Input material Block Start

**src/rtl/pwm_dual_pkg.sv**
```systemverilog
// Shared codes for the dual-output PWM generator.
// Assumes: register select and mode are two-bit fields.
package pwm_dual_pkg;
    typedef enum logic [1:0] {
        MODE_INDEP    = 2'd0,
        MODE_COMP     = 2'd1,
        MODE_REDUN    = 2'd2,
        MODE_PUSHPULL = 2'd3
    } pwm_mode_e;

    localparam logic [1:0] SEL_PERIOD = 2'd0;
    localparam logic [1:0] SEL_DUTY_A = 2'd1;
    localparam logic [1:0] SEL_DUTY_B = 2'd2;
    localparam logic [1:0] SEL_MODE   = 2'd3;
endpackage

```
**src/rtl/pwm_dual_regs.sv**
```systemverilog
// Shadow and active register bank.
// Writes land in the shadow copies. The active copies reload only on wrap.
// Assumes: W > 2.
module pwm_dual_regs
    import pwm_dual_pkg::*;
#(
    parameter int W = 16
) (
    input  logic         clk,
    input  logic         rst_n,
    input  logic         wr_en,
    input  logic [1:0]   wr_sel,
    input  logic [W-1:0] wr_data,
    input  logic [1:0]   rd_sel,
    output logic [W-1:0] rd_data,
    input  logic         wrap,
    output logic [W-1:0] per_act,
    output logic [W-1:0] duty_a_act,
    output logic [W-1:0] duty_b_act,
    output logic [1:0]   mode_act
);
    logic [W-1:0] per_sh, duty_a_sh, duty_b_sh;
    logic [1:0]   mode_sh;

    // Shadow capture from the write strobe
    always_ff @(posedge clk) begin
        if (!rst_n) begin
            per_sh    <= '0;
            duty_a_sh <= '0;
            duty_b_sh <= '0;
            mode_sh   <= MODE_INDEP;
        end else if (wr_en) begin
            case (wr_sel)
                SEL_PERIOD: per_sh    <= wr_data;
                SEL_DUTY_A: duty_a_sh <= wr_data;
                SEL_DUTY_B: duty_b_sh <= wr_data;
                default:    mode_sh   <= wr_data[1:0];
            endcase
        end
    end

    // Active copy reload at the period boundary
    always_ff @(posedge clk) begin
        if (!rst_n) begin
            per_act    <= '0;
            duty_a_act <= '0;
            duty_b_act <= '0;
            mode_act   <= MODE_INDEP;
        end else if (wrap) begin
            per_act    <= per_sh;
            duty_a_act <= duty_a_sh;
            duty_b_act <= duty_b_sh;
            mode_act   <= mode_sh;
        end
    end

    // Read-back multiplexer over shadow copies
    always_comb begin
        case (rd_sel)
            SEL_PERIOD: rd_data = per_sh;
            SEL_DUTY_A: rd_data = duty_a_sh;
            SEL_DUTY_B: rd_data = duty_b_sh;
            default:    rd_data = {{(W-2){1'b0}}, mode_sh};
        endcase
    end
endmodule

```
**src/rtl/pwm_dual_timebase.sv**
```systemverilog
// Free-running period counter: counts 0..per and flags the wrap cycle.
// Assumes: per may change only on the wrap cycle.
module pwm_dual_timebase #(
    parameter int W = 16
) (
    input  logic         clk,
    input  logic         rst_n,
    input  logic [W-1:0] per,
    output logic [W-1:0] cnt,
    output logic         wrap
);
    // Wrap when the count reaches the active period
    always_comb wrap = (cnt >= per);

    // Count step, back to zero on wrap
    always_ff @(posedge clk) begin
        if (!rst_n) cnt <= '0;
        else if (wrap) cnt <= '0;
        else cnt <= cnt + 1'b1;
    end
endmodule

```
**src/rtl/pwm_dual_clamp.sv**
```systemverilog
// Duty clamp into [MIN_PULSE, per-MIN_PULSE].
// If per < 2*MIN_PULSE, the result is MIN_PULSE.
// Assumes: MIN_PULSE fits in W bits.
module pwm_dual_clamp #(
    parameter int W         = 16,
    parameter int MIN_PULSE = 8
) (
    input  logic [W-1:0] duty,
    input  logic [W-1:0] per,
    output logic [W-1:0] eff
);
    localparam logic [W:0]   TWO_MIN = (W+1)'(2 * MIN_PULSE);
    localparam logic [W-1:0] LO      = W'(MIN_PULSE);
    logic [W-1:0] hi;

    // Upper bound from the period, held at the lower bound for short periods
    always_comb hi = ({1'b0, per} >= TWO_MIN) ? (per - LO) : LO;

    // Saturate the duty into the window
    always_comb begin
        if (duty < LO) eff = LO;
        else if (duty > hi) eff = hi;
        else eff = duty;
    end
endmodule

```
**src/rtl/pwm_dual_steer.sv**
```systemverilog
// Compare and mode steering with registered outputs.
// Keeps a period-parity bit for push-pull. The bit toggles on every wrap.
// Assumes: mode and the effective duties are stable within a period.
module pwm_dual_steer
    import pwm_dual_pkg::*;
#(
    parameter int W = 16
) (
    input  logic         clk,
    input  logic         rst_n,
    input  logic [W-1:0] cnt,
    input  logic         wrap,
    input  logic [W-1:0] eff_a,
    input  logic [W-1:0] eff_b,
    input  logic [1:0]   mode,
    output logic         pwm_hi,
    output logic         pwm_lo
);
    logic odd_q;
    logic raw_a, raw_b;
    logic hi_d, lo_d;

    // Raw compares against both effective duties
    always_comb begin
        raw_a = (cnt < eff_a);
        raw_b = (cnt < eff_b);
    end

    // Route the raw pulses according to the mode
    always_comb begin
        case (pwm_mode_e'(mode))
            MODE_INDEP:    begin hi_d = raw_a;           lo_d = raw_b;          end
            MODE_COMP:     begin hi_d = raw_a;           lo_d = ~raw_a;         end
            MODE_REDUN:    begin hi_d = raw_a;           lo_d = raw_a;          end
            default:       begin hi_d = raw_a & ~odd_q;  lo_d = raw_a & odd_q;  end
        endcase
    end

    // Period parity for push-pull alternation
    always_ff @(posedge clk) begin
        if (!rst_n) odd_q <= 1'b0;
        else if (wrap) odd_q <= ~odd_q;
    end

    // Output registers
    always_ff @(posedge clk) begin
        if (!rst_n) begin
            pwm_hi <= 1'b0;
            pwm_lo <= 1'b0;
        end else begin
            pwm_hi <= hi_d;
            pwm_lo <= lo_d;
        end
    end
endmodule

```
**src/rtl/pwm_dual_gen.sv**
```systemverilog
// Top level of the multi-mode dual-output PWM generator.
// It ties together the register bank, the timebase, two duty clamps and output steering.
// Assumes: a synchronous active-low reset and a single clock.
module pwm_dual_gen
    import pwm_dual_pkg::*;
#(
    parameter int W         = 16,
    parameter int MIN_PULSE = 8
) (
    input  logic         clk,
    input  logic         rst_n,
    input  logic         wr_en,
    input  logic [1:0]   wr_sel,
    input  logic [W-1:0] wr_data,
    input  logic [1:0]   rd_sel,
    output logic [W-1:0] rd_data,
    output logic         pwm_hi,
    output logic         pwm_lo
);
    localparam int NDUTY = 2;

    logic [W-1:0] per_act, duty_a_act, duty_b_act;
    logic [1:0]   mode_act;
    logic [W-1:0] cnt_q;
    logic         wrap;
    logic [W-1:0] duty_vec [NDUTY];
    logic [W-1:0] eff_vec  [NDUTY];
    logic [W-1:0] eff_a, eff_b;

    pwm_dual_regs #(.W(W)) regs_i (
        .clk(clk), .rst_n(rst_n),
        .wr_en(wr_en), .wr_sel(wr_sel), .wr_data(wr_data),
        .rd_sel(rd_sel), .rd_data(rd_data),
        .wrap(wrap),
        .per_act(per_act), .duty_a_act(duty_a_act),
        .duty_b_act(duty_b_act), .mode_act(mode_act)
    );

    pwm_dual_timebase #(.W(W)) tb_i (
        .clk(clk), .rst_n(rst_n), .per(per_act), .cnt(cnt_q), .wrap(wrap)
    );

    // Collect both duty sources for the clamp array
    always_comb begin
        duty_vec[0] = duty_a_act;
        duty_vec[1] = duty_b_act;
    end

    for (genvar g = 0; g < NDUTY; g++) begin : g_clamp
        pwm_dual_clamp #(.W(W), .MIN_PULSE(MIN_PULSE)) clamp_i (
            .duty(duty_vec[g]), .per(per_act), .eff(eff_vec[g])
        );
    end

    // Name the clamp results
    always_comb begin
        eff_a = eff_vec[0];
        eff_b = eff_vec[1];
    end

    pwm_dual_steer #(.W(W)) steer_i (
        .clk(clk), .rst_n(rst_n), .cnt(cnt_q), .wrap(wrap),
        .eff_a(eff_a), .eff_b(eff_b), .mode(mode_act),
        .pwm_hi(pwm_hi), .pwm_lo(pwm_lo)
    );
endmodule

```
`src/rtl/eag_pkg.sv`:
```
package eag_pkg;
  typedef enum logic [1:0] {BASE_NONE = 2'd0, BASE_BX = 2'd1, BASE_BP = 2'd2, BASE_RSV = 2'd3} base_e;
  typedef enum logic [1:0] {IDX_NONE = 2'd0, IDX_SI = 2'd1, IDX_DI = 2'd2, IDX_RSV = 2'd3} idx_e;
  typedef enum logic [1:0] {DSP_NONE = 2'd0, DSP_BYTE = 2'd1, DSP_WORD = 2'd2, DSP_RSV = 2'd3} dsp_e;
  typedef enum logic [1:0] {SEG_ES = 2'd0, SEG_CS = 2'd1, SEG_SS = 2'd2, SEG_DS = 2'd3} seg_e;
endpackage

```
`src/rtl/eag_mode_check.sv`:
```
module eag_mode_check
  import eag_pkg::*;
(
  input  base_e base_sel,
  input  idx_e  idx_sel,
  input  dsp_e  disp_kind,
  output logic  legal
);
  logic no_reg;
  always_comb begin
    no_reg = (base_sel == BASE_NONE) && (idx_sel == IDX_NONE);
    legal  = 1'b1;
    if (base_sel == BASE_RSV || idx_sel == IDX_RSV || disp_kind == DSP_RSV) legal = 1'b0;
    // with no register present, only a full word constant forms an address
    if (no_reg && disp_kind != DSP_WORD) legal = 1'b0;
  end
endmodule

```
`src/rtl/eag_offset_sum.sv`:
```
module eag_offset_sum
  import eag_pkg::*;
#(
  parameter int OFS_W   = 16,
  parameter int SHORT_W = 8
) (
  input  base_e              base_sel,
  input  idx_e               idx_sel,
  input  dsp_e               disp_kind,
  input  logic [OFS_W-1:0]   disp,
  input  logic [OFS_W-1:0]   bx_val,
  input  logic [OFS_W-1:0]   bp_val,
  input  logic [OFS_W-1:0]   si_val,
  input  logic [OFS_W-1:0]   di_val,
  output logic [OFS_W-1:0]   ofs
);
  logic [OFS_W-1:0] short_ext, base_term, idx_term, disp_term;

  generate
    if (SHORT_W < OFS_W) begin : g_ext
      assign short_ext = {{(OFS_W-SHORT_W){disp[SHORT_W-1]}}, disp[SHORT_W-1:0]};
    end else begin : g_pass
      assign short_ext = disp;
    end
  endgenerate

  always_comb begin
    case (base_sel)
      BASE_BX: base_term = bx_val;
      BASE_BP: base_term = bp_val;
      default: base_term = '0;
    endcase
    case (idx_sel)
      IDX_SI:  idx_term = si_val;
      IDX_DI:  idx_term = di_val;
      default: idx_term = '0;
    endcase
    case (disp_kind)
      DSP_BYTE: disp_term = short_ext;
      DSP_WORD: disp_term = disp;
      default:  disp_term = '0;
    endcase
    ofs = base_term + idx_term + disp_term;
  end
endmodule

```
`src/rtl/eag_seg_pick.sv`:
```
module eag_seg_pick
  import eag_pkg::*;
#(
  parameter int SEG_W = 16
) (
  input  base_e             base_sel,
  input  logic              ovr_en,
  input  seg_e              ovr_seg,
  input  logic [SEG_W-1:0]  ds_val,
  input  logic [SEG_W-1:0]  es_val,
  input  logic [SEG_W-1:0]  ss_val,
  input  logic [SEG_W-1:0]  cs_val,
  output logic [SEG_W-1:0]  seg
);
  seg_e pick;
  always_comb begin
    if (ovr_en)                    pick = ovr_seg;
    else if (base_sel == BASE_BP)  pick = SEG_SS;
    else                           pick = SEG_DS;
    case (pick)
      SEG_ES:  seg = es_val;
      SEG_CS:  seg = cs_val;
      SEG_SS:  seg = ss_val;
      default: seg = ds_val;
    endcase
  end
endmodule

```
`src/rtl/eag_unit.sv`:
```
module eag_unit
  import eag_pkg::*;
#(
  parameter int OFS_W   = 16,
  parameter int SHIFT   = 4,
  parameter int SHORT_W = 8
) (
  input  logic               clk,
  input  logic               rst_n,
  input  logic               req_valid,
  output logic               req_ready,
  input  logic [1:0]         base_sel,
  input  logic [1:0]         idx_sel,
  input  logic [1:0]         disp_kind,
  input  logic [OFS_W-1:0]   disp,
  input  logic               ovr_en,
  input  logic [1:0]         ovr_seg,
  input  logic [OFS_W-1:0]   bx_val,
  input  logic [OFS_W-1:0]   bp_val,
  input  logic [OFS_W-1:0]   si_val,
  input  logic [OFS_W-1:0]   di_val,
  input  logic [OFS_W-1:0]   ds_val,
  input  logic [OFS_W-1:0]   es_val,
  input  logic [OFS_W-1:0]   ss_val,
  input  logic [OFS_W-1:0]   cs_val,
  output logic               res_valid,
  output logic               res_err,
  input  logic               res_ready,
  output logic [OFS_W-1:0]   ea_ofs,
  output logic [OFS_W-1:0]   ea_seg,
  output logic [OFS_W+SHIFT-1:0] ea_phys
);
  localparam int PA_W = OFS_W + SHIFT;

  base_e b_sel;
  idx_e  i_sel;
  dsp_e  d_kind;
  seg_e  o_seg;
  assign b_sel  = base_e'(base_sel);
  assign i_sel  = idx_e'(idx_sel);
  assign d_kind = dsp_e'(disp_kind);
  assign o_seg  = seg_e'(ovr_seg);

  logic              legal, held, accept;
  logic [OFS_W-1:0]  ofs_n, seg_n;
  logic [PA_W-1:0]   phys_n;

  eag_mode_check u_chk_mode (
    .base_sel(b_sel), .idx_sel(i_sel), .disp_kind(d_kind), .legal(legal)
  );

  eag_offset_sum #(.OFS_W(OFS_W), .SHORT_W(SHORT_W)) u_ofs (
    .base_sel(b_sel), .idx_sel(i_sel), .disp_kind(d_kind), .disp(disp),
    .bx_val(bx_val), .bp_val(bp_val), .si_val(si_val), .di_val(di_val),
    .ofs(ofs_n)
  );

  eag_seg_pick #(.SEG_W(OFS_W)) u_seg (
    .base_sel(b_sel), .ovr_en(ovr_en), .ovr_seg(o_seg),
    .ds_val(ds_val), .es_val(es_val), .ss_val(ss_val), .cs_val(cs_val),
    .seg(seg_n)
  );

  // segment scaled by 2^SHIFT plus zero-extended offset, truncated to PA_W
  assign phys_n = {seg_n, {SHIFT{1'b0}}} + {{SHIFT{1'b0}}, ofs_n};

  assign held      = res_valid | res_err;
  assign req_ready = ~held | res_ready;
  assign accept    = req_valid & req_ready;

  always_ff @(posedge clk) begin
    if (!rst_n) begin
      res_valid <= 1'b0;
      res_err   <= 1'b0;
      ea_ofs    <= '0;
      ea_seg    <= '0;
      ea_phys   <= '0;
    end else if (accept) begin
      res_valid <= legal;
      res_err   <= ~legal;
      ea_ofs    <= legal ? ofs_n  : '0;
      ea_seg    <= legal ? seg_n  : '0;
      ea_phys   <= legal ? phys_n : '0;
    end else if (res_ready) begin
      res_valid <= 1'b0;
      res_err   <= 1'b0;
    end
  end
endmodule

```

Input material Block End

▶ **Task description**
The lines to return are those in the entries above that hold "copies".

▶ **Result of this exercise**
// Writes land in the shadow copies. The active copies reload only on wrap.
    // Read-back multiplexer over shadow copies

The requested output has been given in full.